There’s a strange thing that happens in markets. The moments that feel the most uncomfortable — like when volatility is spiking and every headline seems worse than the last — are often the moments that have historically been the most rewarding for patient investors. It sounds backward, but the data is undeniable.
This week’s indicator shows why. It compares the S&P 500 stock index to a measure of its own (realized) 100-day volatility, then looks at that volatility reading relative to where it has been over the past year. Specifically, it draws two bands around the trailing one-year average: an upper band sitting 15 percent above that average, and a lower band sitting 15 percent below it.
The question it’s asking is simple: is the market running hot in terms of day-to-day movement, or is it sitting unusually still?
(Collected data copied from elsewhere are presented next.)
## src/design/codec_cfg_pkg.sv

```systemverilog
// Shared types, init table and serial timing constants
// for the codec configuration block
package codec_cfg_pkg;

    typedef logic [4:0] reg_addr_t;              // Codec register address
    typedef logic [7:0] reg_data_t;              // Codec register value
    typedef logic [3:0] tx_gain_t;               // TX gain code
    typedef logic [4:0] rx_gain_t;               // RX gain code

    typedef enum logic [1:0] {
        OP_TX_GAIN,                              // Gain goes to data[3:0]
        OP_RX_GAIN,                              // Gain goes to data[4:0]
        OP_REG_WRITE,
        OP_REG_READ
    } cmd_op_e;

    typedef struct packed {
        cmd_op_e   op;
        reg_addr_t addr;                         // Ignored by gain ops
        reg_data_t data;
    } host_cmd_t;

    // Shift order from the MSB, as seen on sdio
    typedef struct packed {
        logic      rd;                           // 1 for a read frame
        logic [1:0] pad;                         // Byte count field, always zero
        reg_addr_t addr;
        reg_data_t data;
    } spi_frame_t;

    typedef struct packed {
        logic      en;                           // Write this entry at init
        reg_data_t value;
    } init_entry_t;

    localparam int INIT_LEN = 20;

    // Entry n targets register n
    localparam init_entry_t [0:INIT_LEN-1] INIT_TABLE = {
        {1'b0, 8'h80}, {1'b0, 8'h00}, {1'b0, 8'h00}, {1'b0, 8'h00},    // 0x00..0x03
        {1'b0, 8'h00}, {1'b0, 8'h00}, {1'b0, 8'h00},                   // 0x04..0x06
        {1'b1, 8'h20},                           // 0x07 DC offset cal, RX filter off
        {1'b0, 8'h4b},                           // 0x08 RX filter corner
        {1'b0, 8'h00}, {1'b0, 8'h00},            // 0x09, 0x0a set by gain commands
        {1'b1, 8'h20},                           // 0x0b RX gain on PGA only
        {1'b1, 8'h43},                           // 0x0c TX twos complement, interpolation
        {1'b1, 8'h03},                           // 0x0d RX twos complement
        {1'b1, 8'h81},                           // 0x0e IAMP disabled
        {1'b0, 8'h00},                           // 0x0f
        {1'b1, 8'h80}, {1'b1, 8'h00},            // 0x10, 0x11 TX gain select
        {1'b1, 8'h00}, {1'b0, 8'h00}             // 0x12, 0x13
    };

    localparam reg_addr_t TX_GAIN_REG    = 5'h0a;
    localparam reg_addr_t RX_GAIN_REG    = 5'h09;
    localparam logic [3:0] TX_GAIN_PREFIX = 4'b0100;   // Above the 4-bit TX code
    localparam logic [2:0] RX_GAIN_PREFIX = 3'b010;    // Above the 5-bit RX code

    localparam int SCLK_HALF  = 2;               // Clocks per sclk half period
    localparam int SPI_BITS   = 16;              // Bits per frame
    localparam int HALF_CNT_W = $clog2(SCLK_HALF);
    localparam int BIT_CNT_W  = $clog2(SPI_BITS);

endpackage

```

## src/design/codec_host_port.sv

```systemverilog
// Host req/ack slave with TX and RX gain shadows,
// turns host commands into serial frames
`timescale 1ns/100ps

module codec_host_port import codec_cfg_pkg::*; (
    input  logic       clk,
    input  logic       rst,
    input  logic       host_req_i,
    input  host_cmd_t  host_cmd_i,
    output logic       host_ack_o,
    output reg_data_t  host_rdata_o,
    output logic       frame_req_o,
    output spi_frame_t frame_o,
    input  logic       frame_ack_i,
    input  reg_data_t  frame_rdata_i
);

    typedef enum logic [1:0] {IDLE, SEND, WAIT_DROP, DONE} state_e;

    state_e     state;
    cmd_op_e    op_q;                            // Op of the frame in flight
    tx_gain_t   tx_gain;                         // Last TX gain sent to the codec
    rx_gain_t   rx_gain;                         // Last RX gain sent to the codec
    tx_gain_t   cmd_tx_gain;
    rx_gain_t   cmd_rx_gain;
    logic       gain_same;                       // Gain command repeats the shadow
    spi_frame_t cmd_frame;                       // Frame built from the command

    assign cmd_tx_gain = host_cmd_i.data[3:0];
    assign cmd_rx_gain = host_cmd_i.data[4:0];

    // Command decode
    always_comb begin
        gain_same = 1'b0;
        cmd_frame = '0;
        case (host_cmd_i.op)
            OP_TX_GAIN: begin
                gain_same      = (cmd_tx_gain == tx_gain);
                cmd_frame.addr = TX_GAIN_REG;
                cmd_frame.data = {TX_GAIN_PREFIX, cmd_tx_gain};
            end
            OP_RX_GAIN: begin
                gain_same      = (cmd_rx_gain == rx_gain);
                cmd_frame.addr = RX_GAIN_REG;
                cmd_frame.data = {RX_GAIN_PREFIX, cmd_rx_gain};
            end
            OP_REG_WRITE: begin
                cmd_frame.addr = host_cmd_i.addr;
                cmd_frame.data = host_cmd_i.data;
            end
            default: begin                       // OP_REG_READ
                cmd_frame.rd   = 1'b1;
                cmd_frame.addr = host_cmd_i.addr;
            end
        endcase
    end

    always_ff @(posedge clk) begin
        if (rst) begin
            state       <= IDLE;
            host_ack_o  <= 1'b0;
            frame_req_o <= 1'b0;
            tx_gain     <= '0;
            rx_gain     <= '0;
        end else begin
            case (state)
                IDLE: if (host_req_i) begin
                    if (gain_same) begin         // Nothing to send, ack next cycle
                        host_ack_o <= 1'b1;
                        state      <= DONE;
                    end else begin
                        frame_req_o <= 1'b1;
                        state       <= SEND;
                    end
                end
                SEND: if (frame_ack_i) begin
                    frame_req_o <= 1'b0;
                    if (op_q == OP_TX_GAIN) tx_gain <= frame_o.data[3:0];
                    if (op_q == OP_RX_GAIN) rx_gain <= frame_o.data[4:0];
                    state <= WAIT_DROP;
                end
                WAIT_DROP: if (!frame_ack_i) begin   // Downstream back to idle
                    host_ack_o <= 1'b1;
                    state      <= DONE;
                end
                DONE: if (!host_req_i) begin
                    host_ack_o <= 1'b0;
                    state      <= IDLE;
                end
            endcase
        end
    end

    // Frame and read data holding
    always_ff @(posedge clk) begin
        if (state == IDLE && host_req_i) begin
            frame_o <= cmd_frame;
            op_q    <= host_cmd_i.op;
        end
        if (state == SEND && frame_ack_i) host_rdata_o <= frame_rdata_i;
    end

    // Ack only while req is up or in the cycle after it drops
    ack_follows_req: assert property (@(posedge clk) disable iff (rst)
        host_ack_o |-> (host_req_i || $past(host_req_i)));

endmodule

```

## src/design/codec_frame_sched.sv

```systemverilog
// Init table walker, then pass-through of host frames to the serial engine
`timescale 1ns/100ps

module codec_frame_sched import codec_cfg_pkg::*; (
    input  logic       clk,
    input  logic       rst,
    input  logic       host_req_i,
    input  spi_frame_t host_frame_i,
    output logic       host_ack_o,
    output reg_data_t  host_rdata_o,
    output logic       spi_req_o,
    output spi_frame_t spi_frame_o,
    input  logic       spi_ack_i,
    input  reg_data_t  spi_rdata_i,
    output logic       init_done_o
);

    typedef enum logic [1:0] {CHECK, SEND, WAIT_DROP, PASS} state_e;

    state_e      state;
    reg_addr_t   idx;                            // Table index, also the target register
    logic        init_req;                       // Req for table frames
    init_entry_t entry;
    logic        last_entry;
    spi_frame_t  init_frame;

    assign entry      = INIT_TABLE[idx];
    assign last_entry = (idx == reg_addr_t'(INIT_LEN - 1));

    always_comb begin
        init_frame      = '0;                    // Write frame, rd and pad zero
        init_frame.addr = idx;
        init_frame.data = entry.value;
    end

    always_ff @(posedge clk) begin
        if (rst) begin
            state       <= CHECK;
            idx         <= '0;
            init_req    <= 1'b0;
            init_done_o <= 1'b0;
        end else begin
            case (state)
                CHECK: begin
                    if (entry.en) begin
                        init_req <= 1'b1;
                        state    <= SEND;
                    end else if (last_entry) begin   // Disabled entry skipped in one cycle
                        init_done_o <= 1'b1;
                        state       <= PASS;
                    end else begin
                        idx <= idx + 1'b1;
                    end
                end
                SEND: if (spi_ack_i) begin
                    init_req <= 1'b0;
                    state    <= WAIT_DROP;
                end
                WAIT_DROP: if (!spi_ack_i) begin
                    if (last_entry) begin
                        init_done_o <= 1'b1;
                        state       <= PASS;
                    end else begin
                        idx   <= idx + 1'b1;
                        state <= CHECK;
                    end
                end
                PASS: state <= PASS;             // Table done, host owns the engine
            endcase
        end
    end

    // Host handshake mirrored once init is complete
    assign spi_req_o    = init_done_o ? host_req_i : init_req;
    assign spi_frame_o  = init_done_o ? host_frame_i : init_frame;
    assign host_ack_o   = init_done_o & spi_ack_i;   // Host held off during init
    assign host_rdata_o = spi_rdata_i;

endmodule

```

## src/design/codec_spi_master.sv

```systemverilog
// 16-bit serial shifter for the codec 4-wire port
// Drives sclk, sdio and sen_n, captures sdo
`timescale 1ns/100ps

module codec_spi_master import codec_cfg_pkg::*; (
    input  logic       clk,
    input  logic       rst,
    input  logic       req_i,
    input  spi_frame_t frame_i,
    output logic       ack_o,
    output reg_data_t  rdata_o,
    output logic       sclk_o,
    output logic       sdio_o,
    input  logic       sdo_i,
    output logic       sen_n_o
);

    typedef enum logic [1:0] {IDLE, LOW, HIGH, ACK} state_e;

    state_e                state;
    logic [SPI_BITS-1:0]   shreg;                // Out on the MSB, sdo in at the LSB
    logic [BIT_CNT_W-1:0]  bit_cnt;
    logic [HALF_CNT_W-1:0] half_cnt;             // Clocks into the current half period
    logic                  half_end;
    logic                  last_bit;

    assign half_end = (half_cnt == HALF_CNT_W'(SCLK_HALF - 1));
    assign last_bit = (bit_cnt == BIT_CNT_W'(SPI_BITS - 1));
    assign sdio_o   = shreg[SPI_BITS-1] & ~sen_n_o;
    assign rdata_o  = shreg[7:0];                // Data phase bits from sdo

    always_ff @(posedge clk) begin
        if (rst) begin
            state    <= IDLE;
            sen_n_o  <= 1'b1;
            sclk_o   <= 1'b0;
            ack_o    <= 1'b0;
            bit_cnt  <= '0;
            half_cnt <= '0;
        end else begin
            case (state)
                IDLE: if (req_i) begin
                    sen_n_o  <= 1'b0;            // Select on the cycle after req
                    bit_cnt  <= '0;
                    half_cnt <= '0;
                    state    <= LOW;
                end
                LOW: begin
                    if (half_end) begin          // Codec samples sdio on this rise
                        sclk_o   <= 1'b1;
                        half_cnt <= '0;
                        state    <= HIGH;
                    end else begin
                        half_cnt <= half_cnt + 1'b1;
                    end
                end
                HIGH: begin
                    if (half_end) begin
                        sclk_o   <= 1'b0;
                        half_cnt <= '0;
                        if (last_bit) begin      // Deselect and ack together
                            sen_n_o <= 1'b1;
                            ack_o   <= 1'b1;
                            state   <= ACK;
                        end else begin
                            bit_cnt <= bit_cnt + 1'b1;
                            state   <= LOW;
                        end
                    end else begin
                        half_cnt <= half_cnt + 1'b1;
                    end
                end
                ACK: if (!req_i) begin
                    ack_o <= 1'b0;
                    state <= IDLE;
                end
            endcase
        end
    end

    // Load on req, shift on each falling sclk
    always_ff @(posedge clk) begin
        if (state == IDLE && req_i) begin
            shreg <= frame_i;
        end else if (state == HIGH && half_end) begin
            shreg <= {shreg[SPI_BITS-2:0], sdo_i};
        end
    end

    // Clock parked low outside a frame
    sclk_idle_low: assert property (@(posedge clk) disable iff (rst)
        sen_n_o |-> !sclk_o);

endmodule

```

## src/design/codec_cfg_top.sv

```systemverilog
// Codec configuration top: host port, frame scheduler and serial engine
`timescale 1ns/100ps

module codec_cfg_top import codec_cfg_pkg::*; (
    input  logic      clk,
    input  logic      rst,
    input  logic      host_req_i,
    input  host_cmd_t host_cmd_i,
    output logic      host_ack_o,
    output reg_data_t host_rdata_o,
    output logic      init_done_o,
    output logic      sclk_o,
    output logic      sdio_o,
    input  logic      sdo_i,
    output logic      sen_n_o
);

    logic       hf_req;                          // Host port to scheduler
    spi_frame_t hf_frame;
    logic       hf_ack;
    reg_data_t  hf_rdata;
    logic       sf_req;                          // Scheduler to serial engine
    spi_frame_t sf_frame;
    logic       sf_ack;
    reg_data_t  sf_rdata;

    codec_host_port u_host_port (
        .clk           (clk),
        .rst           (rst),
        .host_req_i    (host_req_i),
        .host_cmd_i    (host_cmd_i),
        .host_ack_o    (host_ack_o),
        .host_rdata_o  (host_rdata_o),
        .frame_req_o   (hf_req),
        .frame_o       (hf_frame),
        .frame_ack_i   (hf_ack),
        .frame_rdata_i (hf_rdata)
    );

    codec_frame_sched u_frame_sched (
        .clk          (clk),
        .rst          (rst),
        .host_req_i   (hf_req),
        .host_frame_i (hf_frame),
        .host_ack_o   (hf_ack),
        .host_rdata_o (hf_rdata),
        .spi_req_o    (sf_req),
        .spi_frame_o  (sf_frame),
        .spi_ack_i    (sf_ack),
        .spi_rdata_i  (sf_rdata),
        .init_done_o  (init_done_o)
    );

    codec_spi_master u_spi_master (
        .clk     (clk),
        .rst     (rst),
        .req_i   (sf_req),
        .frame_i (sf_frame),
        .ack_o   (sf_ack),
        .rdata_o (sf_rdata),
        .sclk_o  (sclk_o),
        .sdio_o  (sdio_o),
        .sdo_i   (sdo_i),
        .sen_n_o (sen_n_o)
    );

endmodule

```

## config.mk

```make
export PLATFORM = sky130hd
export DESIGN_NAME = codec_cfg_top
export DESIGN_NICKNAME = d
export VERILOG_FILES = /design/src/design/codec_cfg_pkg.sv /design/src/design/codec_host_port.sv /design/src/design/codec_frame_sched.sv /design/src/design/codec_spi_master.sv /design/src/design/codec_cfg_top.sv
export SDC_FILE = /design/constraint.sdc
export NUM_CORES = 1
export LEC_CHECK = 0
export ABC_AREA = 1
export BUFFER_PORTS_ARGS = -buffer_cell sky130_fd_sc_hd__buf_2
export CAP_MARGIN = 20
export CORE_MARGIN = 5
export CORE_UTILIZATION = 50
export CTS_BUF_LIST = sky130_fd_sc_hd__clkbuf_2
export DETAILED_ROUTE_END_ITERATION = 10
export PLACE_DENSITY = 0.67
export REMOVE_ABC_BUFFERS = 1
export SYNTH_ARGS = -nofsm -noshare
export SYNTH_HDL_FRONTEND = slang
export SYNTH_SLANG_ARGS = --single-unit
```

## constraint.sdc

```tcl
create_clock -name clk -period 2.9 [get_ports clk]
set_input_delay 0.29 -clock clk [delete_from_list [all_inputs] [get_ports clk]]
set_output_delay 0.29 -clock clk [all_outputs]
set_load 0.005 [all_outputs]
```

==> results.md, run 1 <==
* Dpl ws at 0.979 ns
* Reg area at 1840 um^2
* DP Area at 3800 um^2
* Max Freq at 514 MHz
* Placed cell count at 534
* Finished Cell Area at 3970 um^2
* Syn Inst Count at 415
* Fin util at 57.7%
* Syn. warnings at 0
* Gpl congestion at 0.832
* Core Area at 6870 um^2
* Die area at 8940 um^2
* Final min period at 1.95 ns
* Clk_lat worst skew at 0.52 ns
* Largest family of logic cells by synthesized area: simple AND/OR/NAND/NOR gates
* Post-DR vias/cell at 5.14
* Total leakage power at 1.67 nW
* Most frequent cells in the layout: 91 x nand2_1, 53 x inv_1, 46 x nor2_1, 40 x edfxtp_1, 32 x dfxtp_1
* Crit-path slowest cell: nor2_2
* Total Power at 2.66 mW
* Avg WL per Cell at 12.9 um
* Logic pwr share at 25.2%
* Global-route wire length before repair at 11800 um
* Sequential element share of the synthesized area at 51.5%
* Endpoints failing setup at 0
* Crit path arrival time at 2.37 ns
* Dominant cell type by area after synthesis: edfxtp_1
* Worst R2R Path Depth at 7
* Area of the multi-input gates at 1450 um^2
* DRT antenna net count at 0
* Die height at 94.6 um
* Std cell rows at 30
* Sw Ratio at 34.2%
* Max Slew Vio Count at 0
* Final worst setup slack at 0.953 ns
* Req. time, crit path at 3.33 ns
* Hold Buf Count CTS at 1
* Crit. path cell count at 7
* Reg clk slew, reported paths at 0.22 ns
* Number of library cell types mapped by synthesis at 41
* Type of the worst setup path: reg -> reg
* Most common cell after layout, fill and taps aside: nand2_1
* Most frequent CP cell: inv_1
* Post-cts resize count at 0
* Die Wd at 94.6 um
* CP bufs+invs at 2
* Max-slew headroom at 57.6%
* Worst hold-check path type: in -> reg
* Flop-to-flop setup slack at 0.95 ns
* Kind of end point of the critical path: flop
* Finished Layout Cells at 553
* Final Hold Vio Count at 0
* Tightest Pin Transition at 0.635 ns
* FF-to-FF End: u_host_port.tx_gain[3]$_SDFFE_PP0P_
* Hpwl dp at 5300 um
* Htree depth at 3
* Buffers on Ports at 31
* Seq pwr share at 50.2%
* CP Launch Type: flop
* Area grow syn2layout at 11.0%
* Initial core utilization at 52.0%
* Max FO, Critical Path at 10
* Area contributors post-synth: edfxtp_1 34%, dfxtp_1 18%, nand2_1 9.6%, inv_1 5.6%, ha_1 4.9%
* Synth Area in Compound Gates at 13.1%
* Initial DRC count at 216
* GRT Overall Usage at 16.9%
* Fill cells at 635
* Share of cells above drive strength 1 at 16.0%
* CTS Buffer Depth at 2
* CTS buffer count at 9
* Post-synthesis cell area at 3570 um^2
* Max-cap viol count at 0
* Largest net degree at the start of global routing at 23
* Min-delay src: sdo_i
* XOR/XNOR share of the synthesized area at 0.735%
* Final Cycle Share at 67.1%
* Final WL at 7150 um
* Cells along the critical path: inv_1, ha_1, inv_1, nor2_2, nand3b_1, o21ai_0, a21oi_1
* Setup TNS Final at 0 ns
* Initial DRT Pass Iterations at 5
* Peak VDD IR at 0.425 mV
* Remaining DRCs at 0
* Final #Nets at 485
* Root Buffer: clkbuf_2
* Max Clock Skew at 0.0289 ns
* Antenna cell count at 0
* Simple-gate area share of the yosys netlist at 21.7%
* Syn_area_per_cell at 8.61 um^2
* I/O pin cnt at 32
* Initial antenna violation count at 0
* Slowest stage delay, CP at 0.48 ns
* Post-CTS setup buffer count at 0
* Family with the most delay on the worst path: simple AND/OR/NAND/NOR gates
* Hold_ws at 0.0505 ns
* Via count at 2845
* Power Density at 671 nW/um^2
* Hold EP: u_spi_master.shreg[0]$_DFFE_PP_
* CTS tree: done
* Internal power at 1.75 mW
* Flops & latches, synth at 72
* Psw at 0.912 mW
* CTS Sinks at 72
* Adder-cell share of the synthesized area at 4.90%
* Status: finished, final reports clean
* Unrepaired setup endpoints after global routing: false
* Grt ovf at 0
* Clock power share at 24.6%
* Post-synthesis mux area share at 0%
* Vias in the first global route at 2602
* R2r startpoint: u_host_port.state[1]$_SDFFE_PP0P_
* Hold Crit Depth at 3
* Synth top area share at 33.6%
## layer usage
metal / GRT usage [%] / routed length [um] / up-vias / part of all wire, %
li1: - / - / 1453 / -
met2: 28.2 / 3450 / 92 / 48
met4: 5.05 / 82 / 0 / 1.1
met5: 0 / 0 / - / 0
met3: 4.78 / 400 / 8 / 5.6
met1: 21.5 / 3210 / 1292 / 45
## worst max-delay path by stage
stage | to | from | slack [ns]
finish | u_host_port.tx_gain[3]$_SDFFE_PP0P_ | u_host_port.state[1]$_SDFFE_PP0P_ | 0.95
global route | u_host_port.tx_gain[1]$_SDFFE_PP0P_ | u_host_port.state[0]$_SDFFE_PP0P_ | 0.76
CTS | u_spi_master.shreg[2]$_DFFE_PP_ | u_spi_master.state[0]$_SDFFE_PP0P_ | 0.94
detailed placement | u_spi_master.shreg[9]$_DFFE_PP_ | u_spi_master.state[0]$_SDFFE_PP0P_ | 0.98
global placement | u_spi_master.shreg[14]$_SDFFCE_PP0P_ | u_spi_master.state[0]$_SDFFE_PP0P_ | 1.03
floorplan | u_spi_master.shreg[0]$_DFFE_PP_ | u_frame_sched.init_done_o$_SDFFE_PP0P_ | 1.05
## power groups by stage
stage | combinational (mW) | sequential, mW | clock, mW
after floorplan | 0.522 | 1.32 | 0
after CTS | 0.670 | 1.33 | 0.673
after global placement | 0.653 | 1.35 | 0
after detailed placement | 0.663 | 1.36 | 0
after global routing | 0.768 | 1.35 | 0.720
final | 0.671 | 1.34 | 0.655
## synth_stat cells (all sizes together)
cell type and count:
nand3 19, a31oi 5, a22oi 1, nand2 96, o21ai 32, o211ai 2, ha 14, a21boi 2
a41oi 1, clkbuf 2, buf 7, o22ai 1, clkinv 1, a21oi 34, nor2 47, or2 3
a211oi 1, a221oi 1, a32oi 2, nand4 3, dfxtp 32, nor3 7, xor2 3, nand3b 1
edfxtp 40, inv 58
## tightest hold or removal path, stage by stage
cell and delay, ns:
buf_2 0.09, nand2_1 0.04, o21ai_0 0.06
## kinds of logic after synthesis
kind of cell,count (synthesis)
flip-flops,72
XOR/XNOR,3
buffers and inverters,68
adder cells (fa/ha/maj),14
AND/OR/NAND/NOR,176
AO/OA/AOI/OAI,82
## layout make-up
cell class | count | area share [%]
Inverter | 59 | 5.71
Clock inverter | 7 | 2.40
Tap cell | 96 | 3.03
Clock buffer | 9 | 1.14
Timing Repair Buffer | 35 | 4.86
Multi-Input combinational cell | 275 | 36.4
Sequential cell | 72 | 46.4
The chart has two panels. On top, the familiar S&P 500 index. On the bottom, the 100-day volatility index shown as an orange line, with two dashed blue horizontal lines marking those upper and lower bands. When the orange line is above the upper band, volatility is elevated — the market is making large moves day after day, and fear is in the air. When it’s below the lower band, things have been unusually calm, a sign of widespread complacency.
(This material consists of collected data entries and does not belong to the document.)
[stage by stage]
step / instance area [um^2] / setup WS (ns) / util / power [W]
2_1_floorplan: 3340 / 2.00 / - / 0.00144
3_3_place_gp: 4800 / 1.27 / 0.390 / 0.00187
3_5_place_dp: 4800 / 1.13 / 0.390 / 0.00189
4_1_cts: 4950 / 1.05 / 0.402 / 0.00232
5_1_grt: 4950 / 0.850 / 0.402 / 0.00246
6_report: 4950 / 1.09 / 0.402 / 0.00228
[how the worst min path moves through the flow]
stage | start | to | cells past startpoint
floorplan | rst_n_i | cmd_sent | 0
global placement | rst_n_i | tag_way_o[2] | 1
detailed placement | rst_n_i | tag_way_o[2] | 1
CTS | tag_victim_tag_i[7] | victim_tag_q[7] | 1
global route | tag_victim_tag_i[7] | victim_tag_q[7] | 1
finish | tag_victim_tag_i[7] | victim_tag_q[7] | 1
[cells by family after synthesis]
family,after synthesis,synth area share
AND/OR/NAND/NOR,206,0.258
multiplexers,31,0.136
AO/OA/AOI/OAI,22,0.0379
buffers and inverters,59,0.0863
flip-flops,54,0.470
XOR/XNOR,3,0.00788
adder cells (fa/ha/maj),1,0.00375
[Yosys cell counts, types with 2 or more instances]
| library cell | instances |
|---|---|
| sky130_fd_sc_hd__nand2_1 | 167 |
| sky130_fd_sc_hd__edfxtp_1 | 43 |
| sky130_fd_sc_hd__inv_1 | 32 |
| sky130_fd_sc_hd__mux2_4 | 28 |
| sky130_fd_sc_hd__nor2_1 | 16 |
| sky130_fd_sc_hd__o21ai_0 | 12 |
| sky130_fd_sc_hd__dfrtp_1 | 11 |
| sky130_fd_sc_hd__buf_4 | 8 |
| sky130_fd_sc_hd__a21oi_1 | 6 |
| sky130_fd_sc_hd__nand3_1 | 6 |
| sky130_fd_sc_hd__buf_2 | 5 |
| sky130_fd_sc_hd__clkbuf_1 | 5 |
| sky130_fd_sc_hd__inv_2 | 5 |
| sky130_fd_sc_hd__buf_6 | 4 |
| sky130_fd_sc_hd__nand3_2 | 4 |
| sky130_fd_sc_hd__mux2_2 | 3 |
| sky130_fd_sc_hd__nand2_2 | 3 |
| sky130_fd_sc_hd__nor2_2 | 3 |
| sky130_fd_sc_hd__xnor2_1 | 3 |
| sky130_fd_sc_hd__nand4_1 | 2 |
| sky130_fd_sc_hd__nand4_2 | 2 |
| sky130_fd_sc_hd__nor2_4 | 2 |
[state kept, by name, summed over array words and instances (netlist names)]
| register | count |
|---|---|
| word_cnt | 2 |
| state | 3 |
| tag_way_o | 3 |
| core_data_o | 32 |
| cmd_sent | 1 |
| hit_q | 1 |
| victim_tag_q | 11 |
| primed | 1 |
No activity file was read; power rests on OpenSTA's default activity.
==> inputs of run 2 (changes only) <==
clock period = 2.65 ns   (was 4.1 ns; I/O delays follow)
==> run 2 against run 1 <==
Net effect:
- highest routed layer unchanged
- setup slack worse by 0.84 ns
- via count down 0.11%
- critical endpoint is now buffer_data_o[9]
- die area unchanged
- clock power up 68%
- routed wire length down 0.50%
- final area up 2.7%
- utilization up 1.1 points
Here’s the part that catches most people off guard. Going back to 1929, when volatility has been running above that upper band, the S&P 500 has gained about 11.5 percent per year on average. Below the lower band — when things are quiet and seemingly worry-free — returns drop to around 3.3 percent per year. The middle zone comes in at roughly 4.6 percent. Buy-and-hold over the full period? Just under 6 percent.
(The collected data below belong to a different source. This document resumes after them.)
**config.mk**
```make
export PLATFORM = sky130hd
export DESIGN_NAME = edge_ingress
export DESIGN_NICKNAME = d
export VERILOG_FILES = /design/src/verilog/ruche_pkg.sv /design/src/verilog/edge_ingress.sv
export SDC_FILE = /design/constraint.sdc
export NUM_CORES = 1
export LEC_CHECK = 0
export BUFFER_PORTS_ARGS = -buffer_cell sky130_fd_sc_hd__buf_4
export CORE_ASPECT_RATIO = 0.5
export CORE_MARGIN = 2
export CORE_UTILIZATION = 50
export CTS_CLUSTER_DIAMETER = 60
export CTS_CLUSTER_SIZE = 20
export DETAILED_ROUTE_END_ITERATION = 16
export PLACE_DENSITY = 0.82
export SLEW_MARGIN = 10
export SYNTH_ARGS = -nofsm -noshare
export SYNTH_HDL_FRONTEND = slang
export SYNTH_SLANG_ARGS = --single-unit
export TNS_END_PERCENT = 20
```
**constraint.sdc**
```tcl
create_clock -name clk_i -period 3.6 [get_ports clk_i]
set_input_delay 0.36 -clock clk_i [delete_from_list [all_inputs] [get_ports clk_i]]
set_output_delay 0.36 -clock clk_i [all_outputs]
set_load 0.005 [all_outputs]
```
The takeaway is a bit counterintuitive: Fear, when it’s measurable and widespread, has actually been a decent backdrop for equities. The danger tends to show up during the calm periods.
So where are we today?
Now, this indicator moved to a Sell signal back in September, when volatility was still running quite low. For a while, the market kept grinding higher. But sure enough, the weakness over the past month or so has lifted volatility measures higher and dropped the index back to essentially where it was when the signal first fired.
With volatility returning to more normal territory, however, the setup begins to look more favorable. Expected returns improve from here, and the closer that orange line gets to the upper band, the better the historical return picture tends to look. That upper range has traditionally been where the market finds its footing and performs best.
The bottom line: it’s not a green light just yet, but the conditions for one are starting to take shape.